WHAT TO PRODUCE =
Take the line that contains "path,slack [ns],start,endpoint,depth (start" as the first and the last line of the material as the final one; set down exactly the lines in that span.

─── DATA SECTION ───

This design comes from an exercise in tuning for small area on the open sky130 flow, not from production work. Function was checked by simulation only, so behaviour that the tests miss may differ from the original. Power and IR drop assume default switching activity. The flow treats the clock pin as an ideal source, which a real chip does not have.

**flow/design.v**
```verilog
package rv_pkg;
   typedef logic [31:0] word_t;
   typedef logic [31:0] addr_t;
   typedef logic [4:0]  reg_index_t;
   typedef logic [6:0]  opcode_t;
   typedef struct packed {
      logic branch;
      logic jalr;
      logic jal;
      logic lui;
      logic auipc;
      logic reg_imm;
      logic reg_reg;
      logic load;
      logic store;
      logic fence;
   } op_class_t;
   typedef struct packed {
      op_class_t  op_class;
      reg_index_t rd;
      reg_index_t rs1;
      reg_index_t rs2;
      logic [2:0] funct3;
      logic       alt;
      word_t      imm;
      logic       legal;
   } decoded_t;
   typedef struct packed {
      addr_t      pc;
      reg_index_t rd;
      word_t      rd_value;
      logic       rd_write;
   } retire_t;
   typedef enum logic [1:0] {
      SEQ_FETCH,
      SEQ_DECODE,
      SEQ_EXECUTE,
      SEQ_HALT
   } seq_state_t;
endpackage
`timescale 1ns/1ns
module instr_fetch (
   input  logic       clock,
   input  logic       rst_n,
   output logic       wb_cyc,
   output logic       wb_stb,
   output rv_pkg::addr_t wb_adr,
   input  rv_pkg::word_t wb_dat,
   input  logic       wb_ack,
   input  rv_pkg::addr_t next_pc,
   input  logic       legal,
   output rv_pkg::word_t instruction,
   output rv_pkg::addr_t pc,
   output rv_pkg::seq_state_t state
);
   rv_pkg::seq_state_t state_next;
   logic       bus_active;
   logic       fetch_done;
   assign fetch_done = (state == rv_pkg::SEQ_FETCH) && bus_active && wb_ack;
   always_comb begin
      state_next = state;
      case (state)
         rv_pkg::SEQ_FETCH: begin
            if (fetch_done) begin
               state_next = rv_pkg::SEQ_DECODE;
            end
         end
         rv_pkg::SEQ_DECODE:  state_next = rv_pkg::SEQ_EXECUTE;
         rv_pkg::SEQ_EXECUTE: state_next = legal ? rv_pkg::SEQ_FETCH : rv_pkg::SEQ_HALT;
         default:     state_next = rv_pkg::SEQ_HALT;
      endcase
   end
   always_ff @(posedge clock or negedge rst_n) begin
      if (!rst_n) begin
         state      <= rv_pkg::SEQ_FETCH;
         pc         <= 32'h0000_0000;
         bus_active <= 1'b0;
      end else begin
         state      <= state_next;
         bus_active <= (state_next == rv_pkg::SEQ_FETCH);
         if (state == rv_pkg::SEQ_EXECUTE && legal) begin
            pc <= next_pc;
         end
      end
   end
   always_ff @(posedge clock) begin
      if (fetch_done) begin
         instruction <= wb_dat;
      end
   end
   assign wb_cyc = bus_active;
   assign wb_stb = bus_active;
   assign wb_adr = pc;
endmodule
`timescale 1ns/1ns
module decode (
   input  logic     clock,
   input  logic     rst_n,
   input  rv_pkg::word_t instruction,
   output rv_pkg::decoded_t decoded
);
   rv_pkg::opcode_t    opcode;
   rv_pkg::op_class_t  class_d;
   rv_pkg::op_class_t  class_q;
   rv_pkg::word_t      imm_d;
   rv_pkg::word_t      imm_q;
   rv_pkg::reg_index_t rd_q;
   rv_pkg::reg_index_t rs1_q;
   rv_pkg::reg_index_t rs2_q;
   logic [2:0] funct3_q;
   logic       alt_q;
   logic       legal;
   assign opcode = instruction[6:0];
   always_comb begin
      class_d.branch  = (opcode == 7'h63);
      class_d.jalr    = (opcode == 7'h67);
      class_d.jal     = (opcode == 7'h6f);
      class_d.lui     = (opcode == 7'h37);
      class_d.auipc   = (opcode == 7'h17);
      class_d.reg_imm = (opcode == 7'h13);
      class_d.reg_reg = (opcode == 7'h33);
      class_d.load    = (opcode == 7'h03);
      class_d.store   = (opcode == 7'h23);
      class_d.fence   = (opcode == 7'h0f);
   end
   always_comb begin
      if (class_d.store) begin
         imm_d = {{20{instruction[31]}}, instruction[31:25], instruction[11:7]};
      end else if (class_d.branch) begin
         imm_d = {{19{instruction[31]}}, instruction[31], instruction[7],
                  instruction[30:25], instruction[11:8], 1'b0};
      end else if (class_d.lui || class_d.auipc) begin
         imm_d = {instruction[31:12], 12'b0};
      end else if (class_d.jal) begin
         imm_d = {{11{instruction[31]}}, instruction[31], instruction[19:12],
                  instruction[20], instruction[30:21], 1'b0};
      end else begin
         imm_d = {{20{instruction[31]}}, instruction[31:20]};
      end
   end
   always_ff @(posedge clock or negedge rst_n) begin
      if (!rst_n) begin
         class_q <= '0;
      end else begin
         class_q <= class_d;
      end
   end
   always_ff @(posedge clock) begin
      rd_q     <= instruction[11:7];
      rs1_q    <= instruction[19:15];
      rs2_q    <= instruction[24:20];
      funct3_q <= instruction[14:12];
      alt_q    <= (instruction[31:25] == 7'b0100000);
      imm_q    <= imm_d;
   end
   assign legal = class_q.branch | class_q.jalr | class_q.jal | class_q.lui |
                  class_q.auipc | class_q.reg_imm | class_q.reg_reg | class_q.fence;
   assign decoded = {class_q, rd_q, rs1_q, rs2_q, funct3_q, alt_q, imm_q, legal};
endmodule
`timescale 1ns/1ns
module register_file (
   input  logic       clock,
   input  logic       rst_n,
   input  rv_pkg::reg_index_t rs1,
   input  rv_pkg::reg_index_t rs2,
   output rv_pkg::word_t rs1_value,
   output rv_pkg::word_t rs2_value,
   input  logic       write_enable,
   input  rv_pkg::reg_index_t write_index,
   input  rv_pkg::word_t write_value
);
   rv_pkg::word_t regs [1:31];
   always_ff @(posedge clock or negedge rst_n) begin
      if (!rst_n) begin
         for (int i = 1; i < 32; i++) begin
            regs[i] <= '0;
         end
      end else if (write_enable && write_index != '0) begin
         regs[write_index] <= write_value;
      end
   end
   assign rs1_value = (rs1 == '0) ? '0 : regs[rs1];
   assign rs2_value = (rs2 == '0) ? '0 : regs[rs2];
endmodule
`timescale 1ns/1ns
module execute (
   input  rv_pkg::decoded_t decoded,
   input  rv_pkg::addr_t pc,
   input  rv_pkg::seq_state_t state,
   input  rv_pkg::word_t rs1_value,
   input  rv_pkg::word_t rs2_value,
   output rv_pkg::addr_t next_pc,
   output logic       write_enable,
   output rv_pkg::word_t write_value,
   output logic       retire_valid,
   output rv_pkg::retire_t retire
);
   rv_pkg::word_t      operand_b;
   rv_pkg::word_t      alu_result;
   logic [4:0] shamt;
   logic       is_sub;
   logic       branch_taken;
   logic       writes_rd;
   logic       rd_written;
   logic       in_execute;
   rv_pkg::addr_t      pc_plus4;
   rv_pkg::addr_t      pc_target;
   assign operand_b = decoded.op_class.reg_reg ? rs2_value : decoded.imm;
   assign shamt     = operand_b[4:0];
   assign is_sub    = decoded.op_class.reg_reg && decoded.alt;
   always_comb begin
      case (decoded.funct3)
         3'b000: alu_result = is_sub ? rs1_value - operand_b
                                              : rs1_value + operand_b;
         3'b001:     alu_result = rs1_value << shamt;
         3'b010:     alu_result = {31'b0, $signed(rs1_value) < $signed(operand_b)};
         3'b011:    alu_result = {31'b0, rs1_value < operand_b};
         3'b100:     alu_result = rs1_value ^ operand_b;
         3'b101: alu_result = decoded.alt ? rv_pkg::word_t'($signed(rs1_value) >>> shamt)
                                                   : rs1_value >> shamt;
         3'b110:      alu_result = rs1_value | operand_b;
         default:         alu_result = rs1_value & operand_b;
      endcase
   end
   always_comb begin
      case (decoded.funct3)
         3'b000:  branch_taken = (rs1_value == rs2_value);
         3'b001:  branch_taken = (rs1_value != rs2_value);
         3'b100:  branch_taken = ($signed(rs1_value) < $signed(rs2_value));
         3'b101:  branch_taken = ($signed(rs1_value) >= $signed(rs2_value));
         3'b110: branch_taken = (rs1_value < rs2_value);
         3'b111: branch_taken = (rs1_value >= rs2_value);
         default:      branch_taken = 1'b0;
      endcase
   end
   assign pc_plus4  = pc + 32'd4;
   assign pc_target = pc + decoded.imm;
   always_comb begin
      if (decoded.op_class.jalr) begin
         next_pc = (rs1_value + decoded.imm) & ~32'd1;
      end else if (decoded.op_class.jal || (decoded.op_class.branch && branch_taken)) begin
         next_pc = pc_target;
      end else begin
         next_pc = pc_plus4;
      end
   end
   always_comb begin
      if (decoded.op_class.lui) begin
         write_value = decoded.imm;
      end else if (decoded.op_class.auipc) begin
         write_value = pc_target;
      end else if (decoded.op_class.jal || decoded.op_class.jalr) begin
         write_value = pc_plus4;
      end else begin
         write_value = alu_result;
      end
   end
   assign writes_rd = decoded.op_class.lui | decoded.op_class.auipc | decoded.op_class.jal |
                      decoded.op_class.jalr | decoded.op_class.reg_imm |
                      decoded.op_class.reg_reg;
   assign rd_written   = writes_rd && (decoded.rd != '0);
   assign in_execute   = (state == rv_pkg::SEQ_EXECUTE) && decoded.legal;
   assign write_enable = in_execute && rd_written;
   assign retire_valid = in_execute;
   assign retire = {pc, decoded.rd, write_value, rd_written};
endmodule
`timescale 1ns/1ns
module core_top (
   input  logic    clock,
   input  logic    rst_n,
   output logic    wb_cyc,
   output logic    wb_stb,
   output rv_pkg::addr_t wb_adr,
   input  rv_pkg::word_t wb_dat,
   input  logic    wb_ack,
   output logic    retire_valid,
   output rv_pkg::retire_t retire,
   output logic    halted
);
   rv_pkg::seq_state_t state;
   rv_pkg::word_t      instruction;
   rv_pkg::addr_t      pc;
   rv_pkg::addr_t      next_pc;
   rv_pkg::decoded_t   decoded;
   rv_pkg::word_t      rs1_value;
   rv_pkg::word_t      rs2_value;
   logic       write_enable;
   rv_pkg::word_t      write_value;
   instr_fetch i_fetch (
      .clock       (clock),
      .rst_n       (rst_n),
      .wb_cyc      (wb_cyc),
      .wb_stb      (wb_stb),
      .wb_adr      (wb_adr),
      .wb_dat      (wb_dat),
      .wb_ack      (wb_ack),
      .next_pc     (next_pc),
      .legal       (decoded.legal),
      .instruction (instruction),
      .pc          (pc),
      .state       (state)
   );
   decode i_decode (
      .clock       (clock),
      .rst_n       (rst_n),
      .instruction (instruction),
      .decoded     (decoded)
   );
   register_file i_regs (
      .clock        (clock),
      .rst_n        (rst_n),
      .rs1          (decoded.rs1),
      .rs2          (decoded.rs2),
      .rs1_value    (rs1_value),
      .rs2_value    (rs2_value),
      .write_enable (write_enable),
      .write_index  (retire.rd),
      .write_value  (write_value)
   );
   execute i_execute (
      .decoded      (decoded),
      .pc           (pc),
      .state        (state),
      .rs1_value    (rs1_value),
      .rs2_value    (rs2_value),
      .next_pc      (next_pc),
      .write_enable (write_enable),
      .write_value  (write_value),
      .retire_valid (retire_valid),
      .retire       (retire)
   );
   assign halted = (state == rv_pkg::SEQ_HALT);
endmodule
`timescale 1ns/1ns
module rv32i_core (
   input  logic        clock,
   input  logic        rst_n,
   output logic        wb_cyc,
   output logic        wb_stb,
   output logic [31:0] wb_adr,
   input  logic [31:0] wb_dat,
   input  logic        wb_ack,
   output logic        retire_valid,
   output logic [31:0] retire_pc,
   output logic [4:0]  retire_rd,
   output logic [31:0] retire_rd_value,
   output logic        retire_rd_write,
   output logic        halted
);
   rv_pkg::retire_t retire;
   core_top i_core (.clock(clock), .rst_n(rst_n), .wb_cyc(wb_cyc), .wb_stb(wb_stb), .wb_adr(wb_adr),
      .wb_dat(wb_dat), .wb_ack(wb_ack), .retire_valid(retire_valid), .retire(retire), .halted(halted));
   assign retire_pc = retire.pc;
   assign retire_rd = retire.rd;
   assign retire_rd_value = retire.rd_value;
   assign retire_rd_write = retire.rd_write;
endmodule
```
**flow/run.sh**
```bash
#!/bin/bash
# synth_recipe.tcl (not shown) runs the flow's synth.tcl, then flattens the netlist and writes it again
# the make line also repeats each setting of config.mk as NAME=value (left out here)
make -C /OpenROAD-flow-scripts/flow DESIGN_CONFIG=/design/flow/config.mk WORK_HOME=/design/flow/orfs CLKGATE_MAP_FILE= SYNTH_SCRIPT=/design/flow/synth_recipe.tcl finish
```
**flow/config.mk**
```make
export PLATFORM = sky130hd
export DESIGN_NAME = rv32i_core
export DESIGN_NICKNAME = rv32i_core
export VERILOG_FILES = /design/flow/design.v
export SDC_FILE = /design/flow/constraint.sdc
export NUM_CORES = 8
export LEC_CHECK = 0
export CAP_MARGIN = 20
export CORE_MARGIN = 2
export CORE_UTILIZATION = 40
export PLACE_DENSITY = 0.6
export SLEW_MARGIN = 20
```
**flow/constraint.sdc**
```tcl
create_clock -name core_clock -period 13.0 [get_ports {clock}]
set_input_delay 2.6000 -clock core_clock [delete_from_list [all_inputs] [get_ports {clock}]]
set_output_delay 2.6000 -clock core_clock [all_outputs]
set_load 0.01 [all_outputs]
```
==> results.sh, run 1 <==
export IMPL_start_util_pct=40.4
export IMPL_synth_top_family_by_area="compound AO/OA/AOI/OAI gates"
export IMPL_clk_pin_slew_worst_paths_ns=0.07
export IMPL_synth_area_mm2=0.0685
export IMPL_globalRouteOverflowTotal=0
export IMPL_finalNonFillerCells=10500
export IMPL_grt_pass1_vias=70500
export IMPL_die_y_um=418
export IMPL_grtUsageTotal_pct=50.7
export IMPL_finalHoldViolations=0
export IMPL_wirelength_um=453000
export IMPL_highest_layer="met5"
export IMPL_die_w_um=418
export IMPL_synth_compound_area_share_pct=26.2
export IMPL_wl_met2_um=185000
export IMPL_netlist_instances=8284
export IMPL_slew_violations=0
export IMPL_setup_slack_ns=0.611
export IMPL_cts_buffer_depth=3
export IMPL_tightest_slew_ns=1.34
export IMPL_vias=75900
export IMPL_async_flop_share_pct=92.6
export IMPL_synthTopCellsByArea="dfrtp_1 38%, o21ai_0 6.9%, nand2_1 5.9%"
export IMPL_die_area_mm2=0.175
export IMPL_syn_avg_cell_area_um2=8.27
export IMPL_met3_length_um=62700
export IMPL_gp_congestion=1.08
export IMPL_rsz0062_at_grt="no"
export IMPL_synth_simple_gate_area_share_pct=20.5
export IMPL_maxCapViolCount=0
export IMPL_status="timing/DRC/antenna clean"
export IMPL_clock_sinks=1118
export IMPL_io_pins=141
export IMPL_synth_nets=8514
export IMPL_p_total_mw=7.37
export IMPL_nets=8371
export IMPL_max_slew_margin_pct=10.7
export IMPL_cp_arrival_ns=9.79
export IMPL_first_pass_iters=10
export IMPL_cp_start_kind="flop"
export IMPL_synth_top_area_share_pct=37.8
export IMPL_path_max_fanout=26
export IMPL_finalSetupViolations=0
export IMPL_cts_tree="built"
export IMPL_cts_root_buf="clkbuf_16"
export IMPL_dp_slack_ns=1.96
export IMPL_yosysTopAreaCell="dfrtp_1"
export IMPL_drc=0
export IMPL_critPathCaptureType="output pin"
export IMPL_yosysWarnings=5
export IMPL_final_antenna_net_count=0
export IMPL_ys_seq_area_share_pct=40.7
export IMPL_numCtsBuffers=120
export IMPL_antenna_found_initial=41
export IMPL_port_buffers=140
export IMPL_fin_skew_ns=0.0954
export IMPL_synthFlopType="dfrtp_1"
export IMPL_met1Wirelength_um=158000
export IMPL_fill_cells=16700
export IMPL_routedWlPerCell_um=43.2
export IMPL_yosysMostFrequentCell="nand2_1"
export IMPL_drive_gt1_share_pct=9.63
export IMPL_grt_pass1_wl_um=611000
export IMPL_post_cts_buffers=0
export IMPL_clk_latency_ns=0.84
export IMPL_cp_required_ns=10.40
export IMPL_cts_max_level=3
export IMPL_dr_first_iter_drc_count=13500
export IMPL_hold_buffers=0
export IMPL_dp_cells=10200
export IMPL_fin_crit_sh_pct=95.3
export IMPL_p_leak_nw=32.9
export IMPL_via_per_inst=7.23
export IMPL_synth_common_cells="1,071 x nand2_1, 1,035 x dfrtp_1, 944 x o21ai_0, 618 x nand3_1, 550 x nor2_1"
export IMPL_synthXorXnorAreaFrac_pct=1.29
export IMPL_crit_type="flop to output pin"
export IMPL_fmax_ghz=0.0807
export IMPL_muxShareOfSynthArea_pct=1.53
export IMPL_vdd_drop_max_uv=117
export IMPL_area_growth_pct=12.7
export IMPL_hpwl_um=310000
export IMPL_p_per_area_mw_per_mm2=95.5
export IMPL_synth_edf_count=32
export IMPL_ys_ff_latch=1118
export IMPL_synth_cell_types=112
export IMPL_grt_max_degree=170
export IMPL_synth_fa_ha_area_share_pct=3.61
export IMPL_num_rows=151
export IMPL_period_needed_ns=12.39
export IMPL_core_mm2=0.170
export IMPL_tns_ns=0
export IMPL_hold_class="flop to flop"
export IMPL_cts_resized=0
[stage by stage]
stage	utilization [%]	cell area (um^2)	hold WS, ns
after floorplan	-	68500	0.341
after global placement	42.8	72700	0.349
after detailed placement	42.8	72700	0.351
after CTS	45.4	77000	0.363
after global routing	45.4	77100	0.383
final	45.5	77200	0.366
[logic make-up after synthesis]
group	Yosys count
xor+xnor	101
mux	88
fa+ha+maj	195
compound gates	2820
buf+inv	972
flops	1118
simple gates	2990
[cells in the final DEF, fill, tap and decap left out, drive strengths merged, types with 27 or more instances in the layout]
cell           synthesis  layout
buf                  258     359
and3                 162     162
a221oi                86      86
and2                  51      51
o31ai                 31      31
nor4                  53      53
a21oi                541     541
a22oi                413     413
a22o                  96      96
nor3                 116     116
a222oi                46      46
clkbuf               505     159
nor2                 558     558
nand3                618     618
edfxtp                32      32
diode                  0      38
xnor2                 68      68
a31oi                 69      69
dfrtp               1035    1035
dfxtp                 51      51
inv                  206     212
nor2b                 30      30
clkdlybuf4s50          0     139
nand2b                43      43
a2111oi               48      48
xor2                  33      33
a21o                  63      63
nand2               1071    1071
mux2i                 65      65
o211ai                60      60
o22ai                 27      27
clkinv                 3      36
o21ai               1052    1052
a211oi                59      59
nand4                168     168
ha                   191     191
[power breakdown]
| group | switching [mW] | leakage (nW) | internal, mW |
|---|---|---|---|
| Clock | 1.61 | 2.08 | 2.19 |
| Combinational | 0.0700 | 15.6 | 0.0128 |
| Sequential | 0.00000000831 | 15.2 | 3.49 |
| Total | 1.68 | 32.9 | 5.69 |
[state kept, by name, indices dropped and copies added (netlist names)]
name and flops:
i_core.i_decode.imm_q 32, i_core.i_fetch.pc 32, i_core.i_fetch.state 2, i_core.i_regs.regs 992
i_core.i_decode.class_q 8, i_core.i_decode.funct3_q 3, i_core.i_fetch.instruction 32, i_core.i_decode.rs1_q 5
i_core.i_decode.rd_q 5, i_core.i_fetch.bus_active 1, i_core.i_decode.rs2_q 5, i_core.i_decode.alt_q 1
[final timing paths]
path,slack [ns],start,endpoint,depth (start not counted)
min,0.37,i_core.i_fetch.instruction[12]$_DFFE_PP_,i_core.i_decode.funct3_q[0]$_DFF_P_,0
max,0.61,i_core.i_decode.rs1_q[3]$_DFF_P_,retire_rd_value[30],21
max reg2reg,2.84,i_core.i_decode.rs1_q[3]$_DFF_P_,i_core.i_fetch.pc[21]$_DFFE_PN0P_,22
min in group asynchronous,1.82,rst_n,i_core.i_regs.regs[14][4]$_DFFE_PN0P_,1
max in group asynchronous,8.66,rst_n,i_core.i_regs.regs[23][27]$_DFFE_PN0P_,3
min reg2reg,0.37,i_core.i_fetch.instruction[12]$_DFFE_PP_,i_core.i_decode.funct3_q[0]$_DFF_P_,0
[routing by layer]
metal	vias up	track usage [%]
met5	-	0.250
met1	37000	59.2
li1	30100	-
met2	6581	71.9
met3	2220	21.6
met4	30	42.0
[worst max-delay path, stage by stage, from the launching register on]
cell and delay, ns:
dfxtp_2 0.89, nor3b_4 0.73, and2_1 1.01, buf_4 0.39
a22oi_1 0.12, and4_1 0.20, a31oi_1 0.58, buf_4 0.32
ha_1 0.32, nand3_1 0.12, o211ai_1 0.18, or3_1 0.35
a21oi_1 0.38, nor4b_1 0.19, o31ai_1 0.68, o22ai_1 0.24
o311ai_0 0.40, o311ai_0 0.33, a211oi_1 0.29, a211o_1 0.54
inv_1 0.13, clkdlybuf4s50_1 0.52
[layout make-up]
cell class	instances	area [um^2]	share of cell area, %
sequential	1118	27900	36.1
timing repair buffer	498	4230	5.47
inverter	209	787	1.02
clock buffer	159	3350	4.34
tap	2218	2780	3.60
multi-input combinational	6194	37100	48.1
antenna	38	95.1	0.123
clock inverter	63	907	1.18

───

COMPLETED EXERCISE =
path,slack [ns],start,endpoint,depth (start not counted)
min,0.37,i_core.i_fetch.instruction[12]$_DFFE_PP_,i_core.i_decode.funct3_q[0]$_DFF_P_,0
max,0.61,i_core.i_decode.rs1_q[3]$_DFF_P_,retire_rd_value[30],21
max reg2reg,2.84,i_core.i_decode.rs1_q[3]$_DFF_P_,i_core.i_fetch.pc[21]$_DFFE_PN0P_,22
min in group asynchronous,1.82,rst_n,i_core.i_regs.regs[14][4]$_DFFE_PN0P_,1
max in group asynchronous,8.66,rst_n,i_core.i_regs.regs[23][27]$_DFFE_PN0P_,3
min reg2reg,0.37,i_core.i_fetch.instruction[12]$_DFFE_PP_,i_core.i_decode.funct3_q[0]$_DFF_P_,0
[routing by layer]
metal	vias up	track usage [%]
met5	-	0.250
met1	37000	59.2
li1	30100	-
met2	6581	71.9
met3	2220	21.6
met4	30	42.0
[worst max-delay path, stage by stage, from the launching register on]
cell and delay, ns:
dfxtp_2 0.89, nor3b_4 0.73, and2_1 1.01, buf_4 0.39
a22oi_1 0.12, and4_1 0.20, a31oi_1 0.58, buf_4 0.32
ha_1 0.32, nand3_1 0.12, o211ai_1 0.18, or3_1 0.35
a21oi_1 0.38, nor4b_1 0.19, o31ai_1 0.68, o22ai_1 0.24
o311ai_0 0.40, o311ai_0 0.33, a211oi_1 0.29, a211o_1 0.54
inv_1 0.13, clkdlybuf4s50_1 0.52
[layout make-up]
cell class	instances	area [um^2]	share of cell area, %
sequential	1118	27900	36.1
timing repair buffer	498	4230	5.47
inverter	209	787	1.02
clock buffer	159	3350	4.34
tap	2218	2780	3.60
multi-input combinational	6194	37100	48.1
antenna	38	95.1	0.123
clock inverter	63	907	1.18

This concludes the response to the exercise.